«I magistrati smettano di fare politica»

Mantovano: «Va garantita la governabilità e il funzionamento delle istituzioni, senza condizionamenti da parte di certe toghe»

da Roma

Sottosegretario Alfredo Mantovano, Lodo Schifani bis, norme sospendi-processi: il governo-Berlusconi ha paura della magistratura?
«Il governo deve poter governare e non può essere condizionato da una parte della magistratura e dall’Anm, che vogliono fare opposizione politica più ancora della minoranza parlamentare. Le anticipazioni sul presunto parere del Csm sulle norme sospendi-processi non hanno la caratteristica di “voce dal sen fuggita” e lo conferma il fatto che la rettifica è arrivata solo dopo 24 ore e che c’è stato bisogno dell’intervento del presidente Giorgio Napolitano».
Per questo si vuole riproporre lo scudo per le massime cariche dello Stato e di sospendere-processi come quello di Milano al premier?
«È inutile nascondere come stanno le cose: bisogna giocare a carte scoperte. In tutt’e due i provvedimenti viene tenuta presente la necessità di garantire la governabilità. Una riedizione del Lodo Schifani è necessaria, ma i tempi sono lunghi soprattutto se si sceglie la via della revisione costituzionale e uno degli effetti delle norme sospendi-processi è quello di consentire di avere il tempo di approvare il provvedimento».
C’è tanta urgenza?
«Bisogna tener conto che abbiamo i rifiuti nelle strade di Napoli, che la criminalità va combattuta in Calabria come a Castel Volturno, che c’è una stagione di contrattazione da avviare. E si è visto in Campania per i rifiuti come la magistratura può fermare l’azione del governo, quando alcune toghe hanno bloccato le discariche. Noi diciamo no a questo tipo d’interdizione e lo facciamo con norme che non hanno nulla di scandaloso: il Lodo Schifani è certamente un provvedimento di buon senso e di equilibrio, simile a quello di altre nazioni europee e non serve a favorire Tizio o Caio, bensì a consentire il funzionamento delle istituzioni. E per le norme sospendi-processi è già stato ricordato che 10 anni fa è stato approvato un provvedimento analogo da un governo guidato da Prodi, con un ministro della Giustizia che si chiamava Flick, quando fu istituito il giudice unico. Perché allora nessuno si è stracciato le vesti?».

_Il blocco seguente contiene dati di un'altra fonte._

$ cat src/hdl/depth_range_normalize_core_macros.svh
// Assertion macros for the depth range normalize core.
// Used by RTL files that carry concurrent checks; no other dependencies.
`ifndef DEPTH_RANGE_NORMALIZE_CORE_MACROS_SVH
`define DEPTH_RANGE_NORMALIZE_CORE_MACROS_SVH

`ifndef ASSERT_OFF
// same-cycle implication
`define DRN_ASSERT_IMPLIES(label, clk, rst, ante, cons) \
   label: assert property (@(posedge clk) disable iff (rst) (ante) |-> (cons)) \
      else $error("assertion failed: same-cycle implication");
// next-cycle implication
`define DRN_ASSERT_NEXT(label, clk, rst, ante, cons) \
   label: assert property (@(posedge clk) disable iff (rst) (ante) |=> (cons)) \
      else $error("assertion failed: next-cycle implication");
`else
`define DRN_ASSERT_IMPLIES(label, clk, rst, ante, cons)
`define DRN_ASSERT_NEXT(label, clk, rst, ante, cons)
`endif

`endif

$ cat src/hdl/drn_pkg.sv
// Package for the depth range normalize core: widths, op codes, FSM and
// status types. No dependencies.
`default_nettype none

package drn_pkg;

   localparam int DEPTH_FRAC_BITS = 24;
   localparam int DEPTH_WIDTH     = 25;
   localparam int OP_WIDTH        = 2;
   localparam int GRAY_WIDTH      = 8;

   // 255 * num needs eight more bits than a depth
   localparam int PROD_WIDTH      = DEPTH_WIDTH + GRAY_WIDTH + 1;
   // one extra step detects quotients beyond the gray range
   localparam int DIV_STEPS       = GRAY_WIDTH + 1;
   localparam int STEP_CNT_WIDTH  = $clog2(DIV_STEPS + 1);

   localparam logic [DEPTH_WIDTH-1:0] DEPTH_ONE =
      DEPTH_WIDTH'(64'd1 << DEPTH_FRAC_BITS);
   localparam logic [GRAY_WIDTH-1:0]  GRAY_TOP  = {GRAY_WIDTH{1'b1}};

   localparam logic [OP_WIDTH-1:0] OP_CLEAR   = 2'd0;
   localparam logic [OP_WIDTH-1:0] OP_MEASURE = 2'd1;
   localparam logic [OP_WIDTH-1:0] OP_CONVERT = 2'd2;

   typedef enum logic [1:0] {
      ST_IDLE,
      ST_SETUP,
      ST_DIVIDE,
      ST_RESULT
   } state_type;

   typedef struct packed {
      logic clear;
      logic measure;
   } range_upd_type;

   typedef struct packed {
      logic busy;
      logic done;
   } div_stat_type;

endpackage

`default_nettype wire

$ cat src/hdl/drn_req_if.sv
// Request channel of the depth range normalize core: op and depth sample.
// Depends on drn_pkg.
`default_nettype none

interface drn_req_if;
   logic                             valid;
   logic                             ready;
   logic [drn_pkg::OP_WIDTH-1:0]     op;
   logic [drn_pkg::DEPTH_WIDTH-1:0]  depth;

   modport source (output valid, output op, output depth, input ready);
   modport sink   (input valid, input op, input depth, output ready);
endinterface

`default_nettype wire

$ cat src/hdl/drn_rsp_if.sv
// Response channel of the depth range normalize core: gray level and flat flag.
// Depends on drn_pkg.
`default_nettype none

interface drn_rsp_if;
   logic                            valid;
   logic                            ready;
   logic [drn_pkg::GRAY_WIDTH-1:0]  gray;
   logic                            flat;

   modport source (output valid, output gray, output flat, input ready);
   modport sink   (input valid, input gray, input flat, output ready);
endinterface

`default_nettype wire

$ cat src/hdl/drn_range.sv
// Running depth minimum and maximum of the depth range normalize core.
// Depends on drn_pkg.
`default_nettype none

module drn_range (
   input  wire logic                             clock,
   input  wire logic                             reset,
   input  wire drn_pkg::range_upd_type           upd,
   input  wire logic [drn_pkg::DEPTH_WIDTH-1:0]  depth,
   output logic      [drn_pkg::DEPTH_WIDTH-1:0]  range_min,
   output logic      [drn_pkg::DEPTH_WIDTH-1:0]  range_max
);

   logic [drn_pkg::DEPTH_WIDTH-1:0] min_ff, min_in;
   logic [drn_pkg::DEPTH_WIDTH-1:0] max_ff, max_in;

   always_comb begin
      min_in = min_ff;
      max_in = max_ff;
      if (upd.clear) begin
         min_in = drn_pkg::DEPTH_ONE;
         max_in = '0;
      end else if (upd.measure) begin
         if (depth < min_ff) min_in = depth;
         if (depth > max_ff) max_in = depth;
      end
   end

   always_ff @(posedge clock) begin
      if (reset) begin
         min_ff <= drn_pkg::DEPTH_ONE;
         max_ff <= '0;
      end else begin
         min_ff <= min_in;
         max_ff <= max_in;
      end
   end

   assign range_min = min_ff;
   assign range_max = max_ff;

endmodule

`default_nettype wire

$ cat src/hdl/drn_div.sv
// Restoring divider, one quotient bit per cycle, with overflow bit on top.
// Depends on drn_pkg.
`default_nettype none

module drn_div (
   input  wire logic                             clock,
   input  wire logic                             reset,
   input  wire logic                             start,
   input  wire logic [drn_pkg::PROD_WIDTH-1:0]   dividend,
   input  wire logic [drn_pkg::DEPTH_WIDTH-1:0]  divisor,
   output drn_pkg::div_stat_type                 stat,
   output logic      [drn_pkg::GRAY_WIDTH-1:0]   quot
);

   localparam int PW = drn_pkg::PROD_WIDTH;
   localparam int QW = drn_pkg::DIV_STEPS;
   localparam int CW = drn_pkg::STEP_CNT_WIDTH;

   logic [PW-1:0] rem_ff, rem_in;
   logic [PW-1:0] dsr_ff, dsr_in;
   logic [QW-1:0] quo_ff, quo_in;
   logic [CW-1:0] cnt_ff, cnt_in;
   logic          busy_ff, busy_in;
   logic          done_ff, done_in;
   logic          ge;

   // the shared compare-subtract
   assign ge = (rem_ff >= dsr_ff);

   always_comb begin
      rem_in  = rem_ff;
      dsr_in  = dsr_ff;
      quo_in  = quo_ff;
      cnt_in  = cnt_ff;
      busy_in = busy_ff;
      done_in = 1'b0;
      if (start) begin
         rem_in  = dividend;
         dsr_in  = PW'(divisor) << drn_pkg::GRAY_WIDTH;
         quo_in  = '0;
         cnt_in  = CW'(QW);
         busy_in = 1'b1;
      end else if (busy_ff) begin
         if (ge) rem_in = rem_ff - dsr_ff;
         dsr_in = dsr_ff >> 1;
         quo_in = {quo_ff[QW-2:0], ge};
         cnt_in = cnt_ff - CW'(1);
         if (cnt_ff == CW'(1)) begin
            busy_in = 1'b0;
            done_in = 1'b1;
         end
      end
   end

   always_ff @(posedge clock) begin
      if (reset) begin
         busy_ff <= 1'b0;
         done_ff <= 1'b0;
         cnt_ff  <= '0;
      end else begin
         busy_ff <= busy_in;
         done_ff <= done_in;
         cnt_ff  <= cnt_in;
      end
   end

   always_ff @(posedge clock) begin
      rem_ff <= rem_in;
      dsr_ff <= dsr_in;
      quo_ff <= quo_in;
   end

   // clamp quotients past the gray range
   assign quot      = quo_ff[QW-1] ? drn_pkg::GRAY_TOP : quo_ff[QW-2:0];
   assign stat.busy = busy_ff;
   assign stat.done = done_ff;

endmodule

`default_nettype wire

$ cat src/hdl/depth_range_normalize_core.sv
// Depth range normalize core: min-max normalization of depth to gray.
// Clear and measure transfers complete at the request transfer; a convert transfer
// runs to a valid response through setup, 9 divider steps, done and result, or
// through setup and result for an empty range; the next request is taken once the
// response transfer completes. Rate is set by the shared restoring divider.
// Synchronous active-high reset: range 1.0/0, FSM idle, no response pending.
`default_nettype none
`include "depth_range_normalize_core_macros.svh"

module depth_range_normalize_core (
   input  wire logic  clock,
   input  wire logic  reset,
   drn_req_if.sink    req,
   drn_rsp_if.source  rsp
);

   localparam int DW = drn_pkg::DEPTH_WIDTH;
   localparam int PW = drn_pkg::PROD_WIDTH;
   localparam int GW = drn_pkg::GRAY_WIDTH;

   drn_pkg::state_type      state_ff, state_in;
   drn_pkg::range_upd_type  upd;
   drn_pkg::div_stat_type   div_stat;

   logic [DW-1:0] range_min, range_max;
   logic [DW-1:0] depth_ff, depth_in;
   logic [GW-1:0] gray_ff, gray_in;
   logic          flat_ff, flat_in;
   logic [GW-1:0] quot;

   logic          req_xfer;
   logic          rsp_xfer;
   logic          degenerate;
   logic [DW-1:0] den;
   logic [DW-1:0] num;
   logic [PW-1:0] dividend;
   logic          div_start;

   assign req_xfer = req.valid && req.ready;
   assign rsp_xfer = rsp.valid && rsp.ready;

   // Clear and measure act on the range at the request transfer itself.
   assign upd.clear   = req_xfer && (req.op == drn_pkg::OP_CLEAR);
   assign upd.measure = req_xfer && (req.op == drn_pkg::OP_MEASURE);

   drn_range u_range (
      .clock     (clock),
      .reset     (reset),
      .upd       (upd),
      .depth     (req.depth),
      .range_min (range_min),
      .range_max (range_max)
   );

   // Setup math: an empty range goes straight to the flat result; a sample
   // beyond the maximum gives a zero numerator; 255*num is a shift and subtract.
   assign degenerate = (range_max <= range_min);
   assign den        = range_max - range_min;
   assign num        = (depth_ff >= range_max) ? '0 : (range_max - depth_ff);
   assign dividend   = (PW'(num) << GW) - PW'(num);

   drn_div u_div (
      .clock    (clock),
      .reset    (reset),
      .start    (div_start),
      .dividend (dividend),
      .divisor  (den),
      .stat     (div_stat),
      .quot     (quot)
   );

   // Next state.
   always_comb begin
      state_in = state_ff;
      case (state_ff)
         drn_pkg::ST_IDLE: begin
            if (req_xfer && (req.op == drn_pkg::OP_CONVERT)) state_in = drn_pkg::ST_SETUP;
         end
         drn_pkg::ST_SETUP: begin
            state_in = degenerate ? drn_pkg::ST_RESULT : drn_pkg::ST_DIVIDE;
         end
         drn_pkg::ST_DIVIDE: begin
            if (div_stat.done) state_in = drn_pkg::ST_RESULT;
         end
         drn_pkg::ST_RESULT: begin
            if (rsp_xfer) state_in = drn_pkg::ST_IDLE;
         end
         default: state_in = drn_pkg::ST_IDLE;
      endcase
   end

   // Outputs and datapath loads.
   always_comb begin
      req.ready = 1'b0;
      rsp.valid = 1'b0;
      div_start = 1'b0;
      depth_in  = depth_ff;
      gray_in   = gray_ff;
      flat_in   = flat_ff;
      case (state_ff)
         drn_pkg::ST_IDLE: begin
            req.ready = 1'b1;
            depth_in  = req.depth;
         end
         drn_pkg::ST_SETUP: begin
            // hold the flat answer for an empty range, else launch the divide
            if (degenerate) begin
               gray_in = drn_pkg::GRAY_TOP;
               flat_in = 1'b1;
            end else begin
               div_start = 1'b1;
            end
         end
         drn_pkg::ST_DIVIDE: begin
            if (div_stat.done) begin
               gray_in = quot;
               flat_in = 1'b0;
            end
         end
         drn_pkg::ST_RESULT: begin
            rsp.valid = 1'b1;
         end
         default: ;
      endcase
   end

   always_ff @(posedge clock) begin
      if (reset) begin
         state_ff <= drn_pkg::ST_IDLE;
      end else begin
         state_ff <= state_in;
      end
   end

   always_ff @(posedge clock) begin
      depth_ff <= depth_in;
      gray_ff  <= gray_in;
      flat_ff  <= flat_in;
   end

   assign rsp.gray = gray_ff;
   assign rsp.flat = flat_ff;

   // Checks.
   `DRN_ASSERT_IMPLIES(a_ready_no_rsp, clock, reset, req.ready, !rsp.valid)
   `DRN_ASSERT_IMPLIES(a_flat_is_top, clock, reset, rsp.valid && rsp.flat, rsp.gray == drn_pkg::GRAY_TOP)
   `DRN_ASSERT_IMPLIES(a_done_in_divide, clock, reset, div_stat.done, state_ff == drn_pkg::ST_DIVIDE)
   `DRN_ASSERT_NEXT(a_measure_max, clock, reset, upd.measure, range_max >= $past(req.depth))

endmodule

`default_nettype wire
$ cat src/flat_wrapper.sv
// flat-port wrapper written by rule: the top's interface ports become plain ports
module depth_range_normalize_core_flat 
  (clock, reset, req_valid, req_op, req_depth, req_ready, rsp_valid, rsp_gray, rsp_flat, rsp_ready);
  drn_req_if req_i ();
  drn_rsp_if rsp_i ();
  input  wire logic clock;
  input  wire logic reset;
  input wire logic [$bits(req_i.valid)-1:0] req_valid;
  input wire logic [$bits(req_i.op)-1:0] req_op;
  input wire logic [$bits(req_i.depth)-1:0] req_depth;
  output wire logic [$bits(req_i.ready)-1:0] req_ready;
  output wire logic [$bits(rsp_i.valid)-1:0] rsp_valid;
  output wire logic [$bits(rsp_i.gray)-1:0] rsp_gray;
  output wire logic [$bits(rsp_i.flat)-1:0] rsp_flat;
  input wire logic [$bits(rsp_i.ready)-1:0] rsp_ready;
  assign req_i.valid = req_valid;
  assign req_i.op = req_op;
  assign req_i.depth = req_depth;
  assign req_ready = req_i.ready;
  assign rsp_valid = rsp_i.valid;
  assign rsp_gray = rsp_i.gray;
  assign rsp_flat = rsp_i.flat;
  assign rsp_i.ready = rsp_ready;
  depth_range_normalize_core u_core (.clock(clock), .reset(reset), .req(req_i), .rsp(rsp_i));
endmodule
**src/rtl/core/sjb_pkg.sv**
```systemverilog
// Shared types, constants and helper functions of the sequence jitter buffer.
// Used by the interfaces, the controller, the datapath, the top level and the checker.
package sjb_pkg;

  localparam int unsigned ENTRIES  = 64;
  localparam int unsigned TAG_BITS = 16;
  localparam int unsigned SEQ_W    = 64;
  localparam int unsigned CFG_W    = 7;
  localparam int unsigned IDX_W    = $clog2(ENTRIES);
  localparam int unsigned FILL_W   = $clog2(ENTRIES + 1);
  localparam int unsigned CMP_W    = (FILL_W > CFG_W) ? FILL_W : CFG_W;

  typedef enum logic [1:0] {
    REQ_PUSH  = 2'd0,
    REQ_POP   = 2'd1,
    REQ_FLUSH = 2'd2
  } req_e;

  typedef enum logic [2:0] {
    STS_ACCEPTED = 3'd0,
    STS_LATE     = 3'd1,
    STS_DUP      = 3'd2,
    STS_OVERFLOW = 3'd3,
    STS_NONE     = 3'd4,
    STS_PACKET   = 3'd5,
    STS_CONCEAL  = 3'd6,
    STS_FLUSHED  = 3'd7
  } status_e;

  typedef enum logic {
    CFG_TARGET_FILL = 1'b0,
    CFG_MAX_FILL    = 1'b1
  } cfg_idx_e;

  typedef struct packed {
    logic [1:0]  req_type;
    logic [63:0] seq_in;
    logic [15:0] tag_in;
    logic        deadline_over;
  } req_t;

  typedef struct packed {
    logic [2:0]  status;
    logic [63:0] seq_out;
    logic [15:0] tag_out;
    logic [6:0]  fill_level;
    logic [31:0] accepted_total;
    logic [31:0] late_total;
    logic [31:0] duplicate_total;
    logic [31:0] overflow_total;
    logic [31:0] conceal_total;
  } rsp_t;

  typedef struct packed {
    logic capture;
    logic scan;
    logic exec;
    logic load_out;
  } cmd_t;

  typedef struct packed {
    logic needs_scan;
    logic scan_last;
    logic out_free;
  } sts_t;

  function automatic logic [31:0] sat_inc(input logic [31:0] v);
    return (v == 32'hFFFF_FFFF) ? v : v + 32'd1;
  endfunction

endpackage

```
**src/rtl/core/sjb_ctrl.sv**
```systemverilog
// Controller state machine of the sequence jitter buffer.
// Depends on sjb_pkg; drives the datapath through cmd_t and reads sts_t.
module sjb_ctrl import sjb_pkg::*; (
  input  logic clk_i,
  input  logic rst_ni,
  input  logic req_valid_i,
  output logic req_ready_o,
  input  sts_t sts_i,
  output cmd_t cmd_o
);

  typedef enum logic [4:0] {
    S_IDLE  = 5'b00001,
    S_SCAN  = 5'b00010,
    S_DRAIN = 5'b00100,
    S_EXEC  = 5'b01000,
    S_DONE  = 5'b10000
  } state_e;

  state_e state_q, state_d;

  always_comb begin
    state_d     = state_q;
    cmd_o       = '0;
    req_ready_o = 1'b0;
    case (state_q)
      S_IDLE: begin
        req_ready_o = 1'b1;
        if (req_valid_i) begin
          cmd_o.capture = 1'b1;
          state_d       = sts_i.needs_scan ? S_SCAN : S_EXEC;
        end
      end
      S_SCAN: begin
        cmd_o.scan = 1'b1;
        if (sts_i.scan_last) begin
          state_d = S_DRAIN;
        end
      end
      S_DRAIN: begin
        state_d = S_EXEC;
      end
      S_EXEC: begin
        cmd_o.exec = 1'b1;
        state_d    = S_DONE;
      end
      S_DONE: begin
        if (sts_i.out_free) begin
          cmd_o.load_out = 1'b1;
          state_d        = S_IDLE;
        end
      end
      default: begin
        state_d = S_IDLE;
      end
    endcase
  end

  always_ff @(posedge clk_i or negedge rst_ni) begin
    if (!rst_ni) begin
      state_q <= S_IDLE;
    end else begin
      state_q <= state_d;
    end
  end

endmodule

```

Però la Consulta nel 2004 ha bocciato il Lodo Schifani.
«Ma non ne ha messo in discussione la logica di fondo. Vanno fatte le modifiche sulle parti indicate dalla Corte, a partire dal numero dei soggetti interessati, dalla durata dello scudo cui va posto un limite e dalla sua rinunciabilità».

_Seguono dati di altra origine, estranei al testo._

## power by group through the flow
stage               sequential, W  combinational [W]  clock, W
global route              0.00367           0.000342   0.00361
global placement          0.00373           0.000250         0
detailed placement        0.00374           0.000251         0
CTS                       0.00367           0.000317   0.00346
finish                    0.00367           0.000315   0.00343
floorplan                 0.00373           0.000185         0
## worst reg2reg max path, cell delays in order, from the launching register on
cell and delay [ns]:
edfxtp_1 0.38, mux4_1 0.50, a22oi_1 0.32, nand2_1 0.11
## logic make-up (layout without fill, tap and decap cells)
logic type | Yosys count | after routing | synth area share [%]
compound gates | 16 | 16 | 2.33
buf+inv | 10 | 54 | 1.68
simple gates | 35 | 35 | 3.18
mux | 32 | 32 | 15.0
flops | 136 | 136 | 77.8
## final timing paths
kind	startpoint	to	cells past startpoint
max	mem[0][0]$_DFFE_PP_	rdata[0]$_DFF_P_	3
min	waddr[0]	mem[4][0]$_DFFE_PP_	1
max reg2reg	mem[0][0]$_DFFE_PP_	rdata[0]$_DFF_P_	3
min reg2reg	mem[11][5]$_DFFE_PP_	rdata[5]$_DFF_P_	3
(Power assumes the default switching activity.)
<file path="config.mk">
export PLATFORM = sky130hd
export DESIGN_NAME = imh_cmp
export DESIGN_NICKNAME = d
export VERILOG_FILES = /design/src/design/imh_pkg.sv /design/src/design/imh_cmp.sv
export SDC_FILE = /design/constraint.sdc
export NUM_CORES = 1
export LEC_CHECK = 0
export ABC_AREA = 0
export BUFFER_PORTS_ARGS = -buffer_cell sky130_fd_sc_hd__buf_2
export CORE_MARGIN = 4
export CORE_UTILIZATION = 55
export DETAILED_ROUTE_END_ITERATION = 8
export PLACE_DENSITY = 0.95
export SLEW_MARGIN = 20
export SYNTH_ARGS = -nofsm -noshare
export SYNTH_HDL_FRONTEND = slang
export SYNTH_SLANG_ARGS = --single-unit
</file>
<file path="constraint.sdc">
create_clock -name vclk -period 14.59
set_input_delay 2.918 -clock vclk [all_inputs]
set_output_delay 2.918 -clock vclk [all_outputs]
set_load 0.005 [all_outputs]
</file>
<file path="src/design/imh_pkg.sv">
// Shared types and constants of the indexed min-heap timer queue.
`timescale 1ns / 1ps
package imh_pkg;

  localparam int HEAP_DEPTH = 32;
  localparam int ID_COUNT   = 1024;

  localparam int FN_W   = 3;
  localparam int ID_W   = 10;
  localparam int TO_W   = 31;
  localparam int TM_W   = 48;
  localparam int ST_W   = 2;
  localparam int HA_W   = $clog2(HEAP_DEPTH);
  localparam int CNT_W  = $clog2(HEAP_DEPTH + 1);
  localparam int XW     = HA_W + 1;
  localparam int SID_AW = $clog2(ID_COUNT);

  localparam logic [TM_W-1:0] TIME_MAX = {TM_W{1'b1}};
  localparam logic [TO_W-1:0] WAIT_MAX = {TO_W{1'b1}};

  typedef enum logic [FN_W-1:0] {
    FN_ADD   = 3'd0,
    FN_ADJ   = 3'd1,
    FN_FIRE  = 3'd2,
    FN_TICK  = 3'd3,
    FN_POP   = 3'd4,
    FN_CLEAR = 3'd5
  } func_t;

  typedef enum logic [ST_W-1:0] {
    STS_OK      = 2'd0,
    STS_UNKNOWN = 2'd1,
    STS_FULL    = 2'd2,
    STS_EMPTY   = 2'd3
  } status_t;

  typedef enum logic [4:0] {
    ST_CLR, ST_IDLE, ST_DISP, ST_ID_HEAP, ST_ID_CHK, ST_DEL, ST_DEL_LAST,
    ST_DN_RD, ST_DN_L, ST_DN_R, ST_DN_DEC, ST_DN_END,
    ST_UP_RD, ST_UP_CMP, ST_FIN, ST_FIRE, ST_TICK_RD, ST_TICK_CHK, ST_STATUS
  } state_t;

  typedef struct packed {
    logic [TM_W-1:0] expiry;
    logic [ID_W-1:0] owner;
  } entry_t;

  localparam int ENTRY_W = $bits(entry_t);

endpackage

</file>
<file path="src/design/imh_cmp.sv">
// Shared expiry comparator and wait subtractor.
`timescale 1ns / 1ps
module imh_cmp (
  input  logic [imh_pkg::TM_W-1:0] a,
  input  logic [imh_pkg::TM_W-1:0] b,
  output logic                     lt,
  output logic [imh_pkg::TO_W-1:0] wait_sat
);
  import imh_pkg::*;
  logic [TM_W-1:0] diff;

  assign lt   = a < b;
  assign diff = b - a;
  assign wait_sat = (diff[TM_W-1:TO_W] != '0) ? WAIT_MAX : diff[TO_W-1:0];
endmodule

</file>
File: src/hdl/ampp_pkg.sv
// Shared types, constants and the sample quantizer for the min/max peak pyramid.
// No dependencies; used by every other file of the block.
package ampp_pkg;

  localparam int SampleW  = 32;
  localparam int ChanW    = 3;
  localparam int PeakW    = 8;
  localparam int LevelW   = 2;
  localparam int IdxW     = 32;
  localparam int BlenW    = 17;
  localparam int ChansW   = 4;
  localparam int Children = 4;
  localparam int ChildW   = 2;
  localparam int CfgDataW = 17;
  localparam int CfgIdxW  = 1;

  localparam logic [BlenW-1:0]         BlenReset    = 17'd256;
  localparam logic [ChansW-1:0]        ChansReset   = 4'd2;
  localparam logic signed [PeakW-1:0]  PeakMinReset = 8'sd127;
  localparam logic signed [PeakW-1:0]  PeakMaxReset = -8'sd128;

  typedef enum logic [CfgIdxW-1:0] {
    CfgBucketLength = 1'b0,
    CfgChannelCount = 1'b1
  } cfg_reg_e;

  typedef struct packed {
    logic                    valid;
    logic                    fin;
    logic [ChanW-1:0]        ch;
    logic signed [PeakW-1:0] pmin;
    logic signed [PeakW-1:0] pmax;
  } tok_t;

  typedef struct packed {
    logic [LevelW-1:0]       level;
    logic [ChanW-1:0]        ch;
    logic [IdxW-1:0]         idx;
    logic signed [PeakW-1:0] pmin;
    logic signed [PeakW-1:0] pmax;
  } peak_t;

  typedef struct packed {
    logic  valid;
    logic  fin;
    peak_t peak;
  } cell_res_t;

  typedef struct packed {
    peak_t peak;
    logic  run_end;
  } entry_t;

  // clamp to [-1,1], scale by 127, round half away from zero
  function automatic logic signed [PeakW-1:0] quantize(logic [SampleW-1:0] s);
    logic              neg;
    logic [SampleW-1:0] mag;
    logic [23:0]       clip;
    logic [30:0]       prod;
    logic [PeakW-1:0]  q;
    neg  = s[SampleW-1];
    mag  = neg ? (32'd0 - s) : s;
    clip = (mag > 32'h0080_0000) ? 24'h80_0000 : mag[23:0];
    prod = 31'(clip) * 31'd127 + 31'h0040_0000;
    q    = {1'b0, prod[29:23]};
    return neg ? signed'(8'd0 - q) : signed'(q);
  endfunction

endpackage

Si torna a qualcosa di simile all’immunità parlamentare?
«È completamente diverso. Quella bloccava i processi per tutti i deputati e senatori, aveva una sua logica ma era molto estesa e si prestava alla polemica anti-Casta. Qui, invece, si tratta solo delle massime cariche».
Per l’Anm sospendere 100mila processi lede i diritti dei cittadini.
«E perché non si preoccupa, invece, del fatto che per reati di più di 6 anni fa ancora non c’è una sentenza di primo grado? Inevitabilmente, interverrà la prescrizione. Con le nuove norme, almeno, le vittime non dovranno aspettare la fine del processo, ma potranno rivalersi subito in sede civile».